Methods Community-dwelling men, 65 years of age or older, with limitations in mobility and a total serum testosterone level of 100 to 350 ng per deciliter (3.5 to 12.1 nmol per liter) or a free serum testosterone level of less than 50 pg per milliliter (173 pmol per liter) were randomly assigned to receive placebo gel or testosterone gel, to be applied daily for 6 months. Adverse events were categorized with the use of the Medical Dictionary for Regulatory Activities classification. The data and safety monitoring board recommended that the trial be discontinued early because there was a significantly higher rate of adverse cardiovascular events in the testosterone group than in the placebo group.

Results A total of 209 men (mean age, 74 years) were enrolled at the time the trial was terminated. At baseline, there was a high prevalence of hypertension, diabetes, hyperlipidemia, and obesity among the participants. During the course of the study, the testosterone group had higher rates of cardiac, respiratory, and dermatologic events than did the placebo group. A total of 23 subjects in the testosterone group, as compared with 5 in the placebo group, had cardiovascular-related adverse events. The relative risk of a cardiovascular-related adverse event remained constant throughout the 6-month treatment period. As compared with the placebo group, the testosterone group had significantly greater improvements in leg-press and chest-press strength and in stair climbing while carrying a load.
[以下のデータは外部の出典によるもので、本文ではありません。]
File: config.mk
export PLATFORM = sky130hd
export DESIGN_NAME = spi_master
export DESIGN_NICKNAME = d
export VERILOG_FILES = /design/src/verilog/spi_pkg.sv /design/src/verilog/spi_frame_if.sv /design/src/verilog/spi_sclk_gen.sv /design/src/verilog/spi_frame_setup.sv /design/src/verilog/spi_shifter.sv /design/src/verilog/spi_master_ctrl.sv /design/src/verilog/spi_master.sv
export SDC_FILE = /design/constraint.sdc
export NUM_CORES = 1
export LEC_CHECK = 0
export ABC_AREA = 1
export BUFFER_PORTS_ARGS = -buffer_cell sky130_fd_sc_hd__buf_2
export CAP_MARGIN = 20
export CORE_ASPECT_RATIO = 0.5
export CORE_UTILIZATION = 65
export CTS_BUF_LIST = sky130_fd_sc_hd__clkbuf_4
export CTS_CLUSTER_DIAMETER = 60
export DETAILED_ROUTE_END_ITERATION = 7
export GPL_TIMING_DRIVEN = 0
export PLACE_DENSITY = 0.95
export SETUP_SLACK_MARGIN = 0.05
export SYNTH_ARGS = -nofsm -noshare
export SYNTH_HDL_FRONTEND = slang
export SYNTH_HIERARCHICAL = 1
export SYNTH_SLANG_ARGS = --single-unit
File: constraint.sdc
create_clock -name rst -period 10.25 [get_ports rst]
set_input_delay 0.5125 -clock rst [delete_from_list [all_inputs] [get_ports rst]]
set_output_delay 0.5125 -clock rst [all_outputs]
set_load 0.05 [all_outputs]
Conclusions In this population of older men with limitations in mobility and a high prevalence of chronic disease, the application of a testosterone gel was associated with an increased risk of cardiovascular adverse events. The small size of the trial and the unique population prevent broader inferences from being made about the safety of testosterone therapy.